▶ [Directions for this task]
The line containing "dfxtp_1,117" marks the start, and the last line of the records below marks the end. Print that run exactly and nothing else.

▶ [Exercise data]
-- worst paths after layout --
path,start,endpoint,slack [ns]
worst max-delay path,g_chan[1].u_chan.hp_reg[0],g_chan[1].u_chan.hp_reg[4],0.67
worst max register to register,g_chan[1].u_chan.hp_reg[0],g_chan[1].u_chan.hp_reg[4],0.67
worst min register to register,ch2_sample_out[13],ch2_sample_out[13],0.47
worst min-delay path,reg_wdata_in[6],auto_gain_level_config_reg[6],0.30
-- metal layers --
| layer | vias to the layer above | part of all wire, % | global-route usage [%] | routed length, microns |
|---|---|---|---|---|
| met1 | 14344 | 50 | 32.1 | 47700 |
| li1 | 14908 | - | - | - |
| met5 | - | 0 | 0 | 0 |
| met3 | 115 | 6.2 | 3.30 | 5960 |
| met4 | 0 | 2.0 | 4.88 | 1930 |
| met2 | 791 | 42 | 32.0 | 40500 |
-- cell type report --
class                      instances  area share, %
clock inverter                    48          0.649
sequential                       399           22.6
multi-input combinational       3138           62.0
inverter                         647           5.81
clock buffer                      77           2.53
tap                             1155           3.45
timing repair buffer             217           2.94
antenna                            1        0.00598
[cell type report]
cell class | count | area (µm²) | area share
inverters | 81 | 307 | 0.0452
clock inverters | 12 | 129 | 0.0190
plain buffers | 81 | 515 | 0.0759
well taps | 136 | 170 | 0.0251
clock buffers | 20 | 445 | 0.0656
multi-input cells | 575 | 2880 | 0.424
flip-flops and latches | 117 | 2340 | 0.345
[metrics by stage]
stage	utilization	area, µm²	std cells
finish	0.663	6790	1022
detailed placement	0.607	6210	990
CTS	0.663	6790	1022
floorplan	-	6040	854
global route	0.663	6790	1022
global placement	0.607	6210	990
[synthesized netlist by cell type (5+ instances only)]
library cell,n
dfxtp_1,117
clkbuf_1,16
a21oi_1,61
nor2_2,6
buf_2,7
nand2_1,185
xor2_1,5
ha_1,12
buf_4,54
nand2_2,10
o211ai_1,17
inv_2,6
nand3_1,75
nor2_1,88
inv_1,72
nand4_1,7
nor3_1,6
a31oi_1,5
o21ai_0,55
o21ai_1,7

▶ [Written answer]
dfxtp_1,117
clkbuf_1,16
a21oi_1,61
nor2_2,6
buf_2,7
nand2_1,185
xor2_1,5
ha_1,12
buf_4,54
nand2_2,10
o211ai_1,17
inv_2,6
nand3_1,75
nor2_1,88
inv_1,72
nand4_1,7
nor3_1,6
a31oi_1,5
o21ai_0,55
o21ai_1,7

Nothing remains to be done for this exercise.